Assigned task
Go through the records, and copy each line in which the string "shamt" is present.

Data excerpts
<file path="src/rv_pkg.sv">
package rv_pkg;

    typedef logic [31:0] xlen_t;
    typedef logic [4:0]  reg_idx_t;

    typedef enum logic [3:0] {
        ALU_ADD,
        ALU_SUB,
        ALU_SLL,
        ALU_SLT,
        ALU_SLTU,
        ALU_XOR,
        ALU_SRL,
        ALU_SRA,
        ALU_OR,
        ALU_AND,
        ALU_PASS_B
    } alu_op_t;

    // Major opcodes
    localparam logic [6:0] OPC_LUI    = 7'b0110111;
    localparam logic [6:0] OPC_OP_IMM = 7'b0010011;
    localparam logic [6:0] OPC_OP     = 7'b0110011;

    // funct3 for OP and OP-IMM
    localparam logic [2:0] F3_ADD_SUB = 3'b000;
    localparam logic [2:0] F3_SLL     = 3'b001;
    localparam logic [2:0] F3_SLT     = 3'b010;
    localparam logic [2:0] F3_SLTU    = 3'b011;
    localparam logic [2:0] F3_XOR     = 3'b100;
    localparam logic [2:0] F3_SRL_SRA = 3'b101;
    localparam logic [2:0] F3_OR      = 3'b110;
    localparam logic [2:0] F3_AND     = 3'b111;

    // funct7 variants
    localparam logic [6:0] FUNCT7_BASE   = 7'b0000000;
    localparam logic [6:0] FUNCT7_ALT    = 7'b0100000;
    localparam logic [6:0] FUNCT7_MULDIV = 7'b0000001;

    localparam int MUL_STEPS = 32;
    localparam int NUM_REGS  = 32;

endpackage

</file>
<file path="src/rv_pipe_if.sv">
`timescale 1ns/10ps

interface rv_id_ex_if;
    import rv_pkg::*;

    logic     valid;
    reg_idx_t rs1;
    reg_idx_t rs2;
    reg_idx_t rd;
    logic     rd_we;
    alu_op_t  alu_op;
    logic     is_mul;
    logic     use_rs1;
    logic     use_rs2;
    xlen_t    op_a;
    xlen_t    op_b;

    modport src (output valid, rs1, rs2, rd, rd_we, alu_op, is_mul,
                 use_rs1, use_rs2, op_a, op_b);
    modport dst (input valid, rs1, rs2, rd, rd_we, alu_op, is_mul,
                 use_rs1, use_rs2, op_a, op_b);
endinterface

interface rv_wb_if;
    import rv_pkg::*;

    logic     valid;
    reg_idx_t rd;
    xlen_t    data;

    modport src (output valid, rd, data);
    modport dst (input valid, rd, data);
    // Observation only, for the report ports
    modport mon (input valid, rd, data);
endinterface

</file>
<file path="src/rv_regfile.sv">
`timescale 1ns/10ps

module rv_regfile (
    input  logic             clk,
    input  logic             rst,
    input  rv_pkg::reg_idx_t rs1,
    input  rv_pkg::reg_idx_t rs2,
    output rv_pkg::xlen_t    data1,
    output rv_pkg::xlen_t    data2,
    rv_wb_if.dst             wb
);
    import rv_pkg::*;

    xlen_t regs [NUM_REGS];

    // Write-through so a same-cycle read sees the new value
    assign data1 = (rs1 == '0) ? '0 :
                   (wb.valid && wb.rd == rs1) ? wb.data : regs[rs1];
    assign data2 = (rs2 == '0) ? '0 :
                   (wb.valid && wb.rd == rs2) ? wb.data : regs[rs2];

    always_ff @(posedge clk) begin
        if (rst) begin
            for (int i = 0; i < NUM_REGS; i++) begin
                regs[i] <= '0;
            end
        end else if (wb.valid && wb.rd != '0) begin
            regs[wb.rd] <= wb.data;
        end
    end

endmodule

</file>
<file path="src/rv_alu.sv">
`timescale 1ns/10ps

module rv_alu (
    input  rv_pkg::alu_op_t op,
    input  rv_pkg::xlen_t   a,
    input  rv_pkg::xlen_t   b,
    output rv_pkg::xlen_t   result
);
    import rv_pkg::*;

    logic [4:0] shamt;

    assign shamt = b[4:0];

    always_comb begin
        case (op)
            ALU_ADD:    result = a + b;
            ALU_SUB:    result = a - b;
            ALU_SLL:    result = a << shamt;
            ALU_SLT:    result = {31'b0, $signed(a) < $signed(b)};
            ALU_SLTU:   result = {31'b0, a < b};
            ALU_XOR:    result = a ^ b;
            ALU_SRL:    result = a >> shamt;
            ALU_SRA:    result = $signed(a) >>> shamt;
            ALU_OR:     result = a | b;
            ALU_AND:    result = a & b;
            ALU_PASS_B: result = b;
            default:    result = '0;
        endcase
    end

endmodule

</file>
<file path="src/rv_mul_unit.sv">
`timescale 1ns/10ps

module rv_mul_unit (
    input  logic          clk,
    input  logic          rst,
    input  logic          start,
    input  rv_pkg::xlen_t a,
    input  rv_pkg::xlen_t b,
    output rv_pkg::xlen_t product,
    output logic          done
);
    import rv_pkg::*;

    logic                               active;
    logic [$clog2(MUL_STEPS + 1) - 1:0] steps;
    xlen_t                              acc;
    xlen_t                              mcand;
    xlen_t                              mplier;
    xlen_t                              acc_in;
    xlen_t                              mcand_in;
    xlen_t                              mplier_in;

    // First step happens on the start edge
    assign acc_in    = start ? '0 : acc;
    assign mcand_in  = start ? a : mcand;
    assign mplier_in = start ? b : mplier;

    assign done    = active && (steps == MUL_STEPS);
    assign product = acc;

    always_ff @(posedge clk) begin
        if (rst) begin
            active <= 1'b0;
            steps  <= '0;
        end else if (start) begin
            active <= 1'b1;
            steps  <= 1'b1;
        end else if (done) begin
            active <= 1'b0;
        end else if (active) begin
            steps <= steps + 1'b1;
        end
    end

    always_ff @(posedge clk) begin
        if (start || (active && !done)) begin
            acc    <= mplier_in[0] ? acc_in + mcand_in : acc_in;
            mcand  <= mcand_in << 1;
            mplier <= mplier_in >> 1;
        end
    end

    a_no_restart: assert property (@(posedge clk) disable iff (rst)
        start |-> !active);

endmodule

</file>
<file path="src/rv_decode_stage.sv">
`timescale 1ns/10ps

module rv_decode_stage (
    input  logic             clk,
    input  logic             rst,
    input  logic             instr_valid,
    output logic             instr_ready,
    input  rv_pkg::xlen_t    instr,
    input  logic             busy,
    output rv_pkg::reg_idx_t rf_rs1,
    output rv_pkg::reg_idx_t rf_rs2,
    input  rv_pkg::xlen_t    rf_data1,
    input  rv_pkg::xlen_t    rf_data2,
    rv_id_ex_if.src          id_ex
);
    import rv_pkg::*;

    xlen_t      ir;
    logic       ir_valid;
    logic [6:0] opcode;
    logic [2:0] funct3;
    logic [6:0] funct7;
    xlen_t      imm;
    logic       legal;

    function automatic alu_op_t base_op(input logic [2:0] f3);
        case (f3)
            F3_SLL:     return ALU_SLL;
            F3_SLT:     return ALU_SLT;
            F3_SLTU:    return ALU_SLTU;
            F3_XOR:     return ALU_XOR;
            F3_SRL_SRA: return ALU_SRL;
            F3_OR:      return ALU_OR;
            F3_AND:     return ALU_AND;
            default:    return ALU_ADD;
        endcase
    endfunction

    assign instr_ready = !busy;

    always_ff @(posedge clk) begin
        if (rst) begin
            ir_valid <= 1'b0;
        end else if (!busy) begin
            ir_valid <= instr_valid;
        end
    end

    always_ff @(posedge clk) begin
        if (instr_valid && instr_ready) begin
            ir <= instr;
        end
    end

    assign opcode = ir[6:0];
    assign funct3 = ir[14:12];
    assign funct7 = ir[31:25];
    assign rf_rs1 = ir[19:15];
    assign rf_rs2 = ir[24:20];

    always_comb begin
        id_ex.alu_op  = ALU_ADD;
        id_ex.is_mul  = 1'b0;
        id_ex.use_rs1 = 1'b0;
        id_ex.use_rs2 = 1'b0;
        legal         = 1'b0;
        imm           = '0;
        case (opcode)
            OPC_LUI: begin
                legal        = 1'b1;
                id_ex.alu_op = ALU_PASS_B;
                imm          = {ir[31:12], 12'b0};
            end
            OPC_OP_IMM: begin
                id_ex.use_rs1 = 1'b1;
                imm           = {{20{ir[31]}}, ir[31:20]};
                id_ex.alu_op  = base_op(funct3);
                if (funct3 == F3_SLL) begin
                    legal = (funct7 == FUNCT7_BASE);
                end else if (funct3 == F3_SRL_SRA) begin
                    legal = (funct7 == FUNCT7_BASE) || (funct7 == FUNCT7_ALT);
                    if (funct7 == FUNCT7_ALT) begin
                        id_ex.alu_op = ALU_SRA;
                    end
                end else begin
                    legal = 1'b1;
                end
            end
            OPC_OP: begin
                id_ex.use_rs1 = 1'b1;
                id_ex.use_rs2 = 1'b1;
                if (funct7 == FUNCT7_BASE) begin
                    legal        = 1'b1;
                    id_ex.alu_op = base_op(funct3);
                end else if (funct7 == FUNCT7_ALT) begin
                    legal        = (funct3 == F3_ADD_SUB) || (funct3 == F3_SRL_SRA);
                    id_ex.alu_op = (funct3 == F3_ADD_SUB) ? ALU_SUB : ALU_SRA;
                end else if (funct7 == FUNCT7_MULDIV) begin
                    // Only the low-word multiply is implemented
                    legal        = (funct3 == F3_ADD_SUB);
                    id_ex.is_mul = legal;
                end
            end
            default: begin
                legal = 1'b0;
            end
        endcase
    end

    assign id_ex.valid = ir_valid;
    assign id_ex.rs1   = rf_rs1;
    assign id_ex.rs2   = rf_rs2;
    assign id_ex.rd    = ir[11:7];
    assign id_ex.rd_we = legal && (ir[11:7] != '0);
    assign id_ex.op_a  = id_ex.use_rs1 ? rf_data1 : '0;
    assign id_ex.op_b  = id_ex.use_rs2 ? rf_data2 : imm;

    // Refused instruction must be held by the source
    a_instr_stable: assert property (@(posedge clk) disable iff (rst)
        instr_valid && !instr_ready |=> $stable(instr));

endmodule

</file>
<file path="src/rv_exec_stage.sv">
`timescale 1ns/10ps

module rv_exec_stage (
    input  logic    clk,
    input  logic    rst,
    rv_id_ex_if.dst id_ex,
    output logic    busy,
    rv_wb_if.src    wb
);
    import rv_pkg::*;

    logic     ex_valid;
    reg_idx_t ex_rd;
    logic     ex_rd_we;
    alu_op_t  ex_alu_op;
    logic     ex_is_mul;
    xlen_t    ex_a;
    xlen_t    ex_b;
    xlen_t    ex_result;
    xlen_t    alu_result;
    xlen_t    mul_product;
    logic     mul_start;
    logic     mul_done;
    logic     ex_fwd_a;
    logic     ex_fwd_b;
    logic     res_fwd_a;
    logic     res_fwd_b;
    xlen_t    fwd_a;
    xlen_t    fwd_b;
    logic     res_valid;
    reg_idx_t res_rd;
    xlen_t    res_data;

    rv_alu alu_i (
        .op     (ex_alu_op),
        .a      (ex_a),
        .b      (ex_b),
        .result (alu_result)
    );

    rv_mul_unit mul_i (
        .clk     (clk),
        .rst     (rst),
        .start   (mul_start),
        .a       (ex_a),
        .b       (ex_b),
        .product (mul_product),
        .done    (mul_done)
    );

    assign ex_result = ex_is_mul ? mul_product : alu_result;
    assign busy      = ex_valid && ex_is_mul && !mul_done;

    // Newest producer wins, x0 never forwarded
    assign ex_fwd_a  = id_ex.use_rs1 && id_ex.rs1 != '0 && ex_valid && ex_rd_we
                       && ex_rd == id_ex.rs1;
    assign ex_fwd_b  = id_ex.use_rs2 && id_ex.rs2 != '0 && ex_valid && ex_rd_we
                       && ex_rd == id_ex.rs2;
    assign res_fwd_a = id_ex.use_rs1 && id_ex.rs1 != '0 && res_valid && res_rd == id_ex.rs1;
    assign res_fwd_b = id_ex.use_rs2 && id_ex.rs2 != '0 && res_valid && res_rd == id_ex.rs2;

    assign fwd_a = ex_fwd_a ? ex_result : res_fwd_a ? res_data : id_ex.op_a;
    assign fwd_b = ex_fwd_b ? ex_result : res_fwd_b ? res_data : id_ex.op_b;

    always_ff @(posedge clk) begin
        if (rst) begin
            ex_valid  <= 1'b0;
            mul_start <= 1'b0;
            res_valid <= 1'b0;
            wb.valid  <= 1'b0;
        end else begin
            if (!busy) begin
                ex_valid <= id_ex.valid;
            end
            mul_start <= !busy && id_ex.valid && id_ex.is_mul;
            res_valid <= ex_valid && ex_rd_we && !busy;
            wb.valid  <= res_valid;
        end
    end

    always_ff @(posedge clk) begin
        if (!busy) begin
            ex_rd     <= id_ex.rd;
            ex_rd_we  <= id_ex.rd_we;
            ex_alu_op <= id_ex.alu_op;
            ex_is_mul <= id_ex.is_mul;
            ex_a      <= fwd_a;
            ex_b      <= fwd_b;
        end
        res_rd   <= ex_rd;
        res_data <= ex_result;
        wb.rd    <= res_rd;
        wb.data  <= res_data;
    end

    a_no_x0_report: assert property (@(posedge clk) disable iff (rst)
        wb.valid |-> wb.rd != '0);

endmodule

</file>
<file path="src/rv_core.sv">
`timescale 1ns/10ps

module rv_core (
    input  logic             clk,
    input  logic             rst,
    input  logic             instr_valid,
    output logic             instr_ready,
    input  rv_pkg::xlen_t    instr,
    output logic             wb_valid,
    output rv_pkg::reg_idx_t wb_rd,
    output rv_pkg::xlen_t    wb_data
);
    import rv_pkg::*;

    logic     busy;
    reg_idx_t rf_rs1;
    reg_idx_t rf_rs2;
    xlen_t    rf_data1;
    xlen_t    rf_data2;

    rv_id_ex_if id_ex_if ();
    rv_wb_if    wb_if ();

    rv_decode_stage decode_i (
        .clk         (clk),
        .rst         (rst),
        .instr_valid (instr_valid),
        .instr_ready (instr_ready),
        .instr       (instr),
        .busy        (busy),
        .rf_rs1      (rf_rs1),
        .rf_rs2      (rf_rs2),
        .rf_data1    (rf_data1),
        .rf_data2    (rf_data2),
        .id_ex       (id_ex_if.src)
    );

    rv_regfile regfile_i (
        .clk   (clk),
        .rst   (rst),
        .rs1   (rf_rs1),
        .rs2   (rf_rs2),
        .data1 (rf_data1),
        .data2 (rf_data2),
        .wb    (wb_if.dst)
    );

    rv_exec_stage exec_i (
        .clk   (clk),
        .rst   (rst),
        .id_ex (id_ex_if.dst),
        .busy  (busy),
        .wb    (wb_if.src)
    );

    // Report port mirrors the register file write
    assign wb_valid = wb_if.valid;
    assign wb_rd    = wb_if.rd;
    assign wb_data  = wb_if.data;

endmodule

</file>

Solved problem
    logic [4:0] shamt;
    assign shamt = b[4:0];
            ALU_SLL:    result = a << shamt;
            ALU_SRL:    result = a >> shamt;
            ALU_SRA:    result = $signed(a) >>> shamt;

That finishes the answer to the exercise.